U.S. Tourist Beckett (Washington) is vactioning in Greece with girlfriend April (Alicia Vikander) when the two decide to leave their hotel in Athens due to nearby protesting. But when Beckett falls asleep at the wheel, veering off the road and crashing into a nearby house, April is killed immediately. Badly injured and trapped in the car, Beckett can make out a boy being accompanied out of the house by an unknown blonde woman (Lena Kitsopoulou) before he wakes up in the hospital the next day. 

After Beckett gives his statement to the Officer Xenakis (Panos Koronis) at the station, he returns to the accident scene, only to get followed and shot at. Running for his life with these assailants on his trail, Beckett needs to find a way to get to the U.S. embassy in Athens, relying primarily on the help of political activists Lena (Vicky Krieps) and Eleni (Maria Votti). With the truth behind why he's being hunted still unclear, Beckett must come to grips with his own fatal mistake while attempting to escape a dangerous web of deceit and corruption that cuts to the core of the country's unrest. 

With a premise and opening half hour that teases a Hitchcockian puzzlebox, it starts becoming clear later that there just isn't enough style and substance present for it to truly earn such a lofty comparison. That's fine, as few can, bit it does settle into more conventional action territory as Kevin Rice's script fleshes itself out, leaking morsels of information as Beckett deals with one complication after the next in his mission to find safety. But what he really wants is only to get his deceased girlfriend's body returned to the states so that this nightmare can end.

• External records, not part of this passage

$ cat config.mk
export PLATFORM = sky130hd
export DESIGN_NAME = jlp_link_param_regs
export DESIGN_NICKNAME = d
export VERILOG_FILES = /design/src/core/jlp_pkg.sv /design/src/core/jlp_cfg_reg.sv /design/src/core/jlp_lane_start.sv /design/src/core/jlp_link_param_regs.sv
export VERILOG_INCLUDE_DIRS = /design/src /design/src/core
export SDC_FILE = /design/constraint.sdc
export NUM_CORES = 1
export LEC_CHECK = 0
export ABC_AREA = 0
export BUFFER_PORTS_ARGS = -buffer_cell sky130_fd_sc_hd__buf_2
export CAP_MARGIN = 20
export CORE_MARGIN = 2
export CORE_UTILIZATION = 55
export CTS_BUF_LIST = sky130_fd_sc_hd__clkbuf_4
export CTS_CLUSTER_SIZE = 24
export DETAILED_ROUTE_END_ITERATION = 7
export HOLD_SLACK_MARGIN = 0.12
export PLACE_DENSITY = 0.84
export SETUP_SLACK_MARGIN = 0.05
export SYNTH_ARGS = -nofsm -noshare
export SYNTH_HDL_FRONTEND = slang
export SYNTH_HIERARCHICAL = 1
export SYNTH_SLANG_ARGS = --single-unit
$ cat constraint.sdc
create_clock -name mclk -period 2 [get_ports mclk]
set_input_delay 0.2 -clock mclk [delete_from_list [all_inputs] [get_ports mclk]]
set_output_delay 0.2 -clock mclk [all_outputs]
set_load 0.005 [all_outputs]
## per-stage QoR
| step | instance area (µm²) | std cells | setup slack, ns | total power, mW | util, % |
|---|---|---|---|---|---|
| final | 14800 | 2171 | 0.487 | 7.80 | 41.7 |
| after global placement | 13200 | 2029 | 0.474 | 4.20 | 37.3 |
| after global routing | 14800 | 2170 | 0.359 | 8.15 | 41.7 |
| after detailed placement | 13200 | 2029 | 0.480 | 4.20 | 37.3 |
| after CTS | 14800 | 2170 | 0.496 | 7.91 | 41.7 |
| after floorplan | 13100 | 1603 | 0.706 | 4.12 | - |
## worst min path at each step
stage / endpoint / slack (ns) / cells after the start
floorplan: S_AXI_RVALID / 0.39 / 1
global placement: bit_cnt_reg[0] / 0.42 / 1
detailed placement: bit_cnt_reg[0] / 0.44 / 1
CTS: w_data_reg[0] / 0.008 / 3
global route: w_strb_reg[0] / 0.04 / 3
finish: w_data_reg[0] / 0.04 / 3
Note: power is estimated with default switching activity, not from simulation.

Beckett's guilt and anger over April's death seems to be his primary driving force, which is ironic considering the car accident doesn't have as much to do with the actual conspiracy as you'd think, at least directly. But does this guy ever take a beating, from getting shot, jumping off cliffs to getting stabbed, you could be fooled into thinking this is an unannounced Superman sequel. But because the story follows a clear trajectory of events and Washington's so effective at selling the anguish and frustration over his plight, it at least clears the low action movie threshold necessary for us to temporarily suspend disbelief.

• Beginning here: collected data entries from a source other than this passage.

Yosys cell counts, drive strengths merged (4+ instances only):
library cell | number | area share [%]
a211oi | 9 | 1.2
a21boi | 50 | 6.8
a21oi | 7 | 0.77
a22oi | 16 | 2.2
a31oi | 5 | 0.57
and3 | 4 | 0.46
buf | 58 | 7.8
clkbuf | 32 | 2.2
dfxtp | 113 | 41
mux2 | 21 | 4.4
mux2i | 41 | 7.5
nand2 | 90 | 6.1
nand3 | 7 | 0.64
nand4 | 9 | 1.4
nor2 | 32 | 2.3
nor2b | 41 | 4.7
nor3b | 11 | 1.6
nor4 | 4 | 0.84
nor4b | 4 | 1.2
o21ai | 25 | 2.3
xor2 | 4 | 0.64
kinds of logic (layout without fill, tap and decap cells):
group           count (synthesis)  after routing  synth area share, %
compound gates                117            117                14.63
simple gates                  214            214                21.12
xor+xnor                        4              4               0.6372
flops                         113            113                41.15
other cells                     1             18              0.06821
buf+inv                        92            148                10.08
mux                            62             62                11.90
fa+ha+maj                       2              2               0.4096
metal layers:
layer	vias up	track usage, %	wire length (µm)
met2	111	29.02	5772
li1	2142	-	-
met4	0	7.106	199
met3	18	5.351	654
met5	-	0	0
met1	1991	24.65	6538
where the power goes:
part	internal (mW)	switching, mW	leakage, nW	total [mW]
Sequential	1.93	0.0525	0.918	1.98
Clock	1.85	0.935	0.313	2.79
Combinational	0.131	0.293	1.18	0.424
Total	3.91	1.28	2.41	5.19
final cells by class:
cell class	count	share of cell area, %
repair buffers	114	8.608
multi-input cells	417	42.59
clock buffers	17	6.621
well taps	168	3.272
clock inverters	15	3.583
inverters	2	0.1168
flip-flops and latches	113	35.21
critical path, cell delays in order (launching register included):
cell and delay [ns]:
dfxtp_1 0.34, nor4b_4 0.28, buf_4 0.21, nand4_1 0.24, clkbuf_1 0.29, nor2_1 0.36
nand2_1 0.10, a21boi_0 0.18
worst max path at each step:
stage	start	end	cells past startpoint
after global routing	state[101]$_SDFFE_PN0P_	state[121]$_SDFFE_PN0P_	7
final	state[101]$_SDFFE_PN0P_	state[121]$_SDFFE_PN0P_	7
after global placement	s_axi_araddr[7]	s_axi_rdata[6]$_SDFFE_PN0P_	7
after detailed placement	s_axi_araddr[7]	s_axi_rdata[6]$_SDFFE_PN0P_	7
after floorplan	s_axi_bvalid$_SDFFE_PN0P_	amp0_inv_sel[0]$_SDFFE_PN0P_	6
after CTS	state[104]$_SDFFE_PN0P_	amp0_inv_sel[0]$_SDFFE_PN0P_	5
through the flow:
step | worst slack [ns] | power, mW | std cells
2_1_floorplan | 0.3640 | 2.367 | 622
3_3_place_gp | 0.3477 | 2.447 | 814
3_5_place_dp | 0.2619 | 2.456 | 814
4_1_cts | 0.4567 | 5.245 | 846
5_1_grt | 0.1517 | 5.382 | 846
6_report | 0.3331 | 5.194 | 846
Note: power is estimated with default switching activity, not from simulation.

Compared with Washington, Alicia Vikander's role as the doomed April is minor, her performance playing better in hindsight once the fallout following the character's death is fully accessed by film's end. That said, the two actors have very little chemistry as a couple and some of their early small talk is insufferable, putting a damper on the proceedings right out of the gate. Curiously missing in action since her breakthrough in 2017's Phantom Thread, Vicky Krieps turns in solid supporting work as the headstrong, but skeptical activist faced with the dilemma of whether to trust a desperate, volatile stranger. Boyd Holbrook also memorably appears as a U.S. embassy employee Beckett is forced to rely on if he has any hopes of extracting himself from this mess.  

It's up for debate whether the final explanation of events lives up to the action preceding it, but the creative execution mostly delivers, as the script's clarity and cleanliness is appreciated in a time when movies of this ilk pile contrivances on top of contrivances to get where it needs to go. There may be moments of that going on, but not an egregious, empty-headed amount, making it easier to become invested in the outcome. Revolving around a somewhat sympathetic protagonist in the wrong place at the wrong time, Filomarino holds our attention by using all the reliable tricks a throwback potboiler should. Beckett doesn't reinvent the wheel, but adequately accomplishes what's needed, making it more than worth a watch.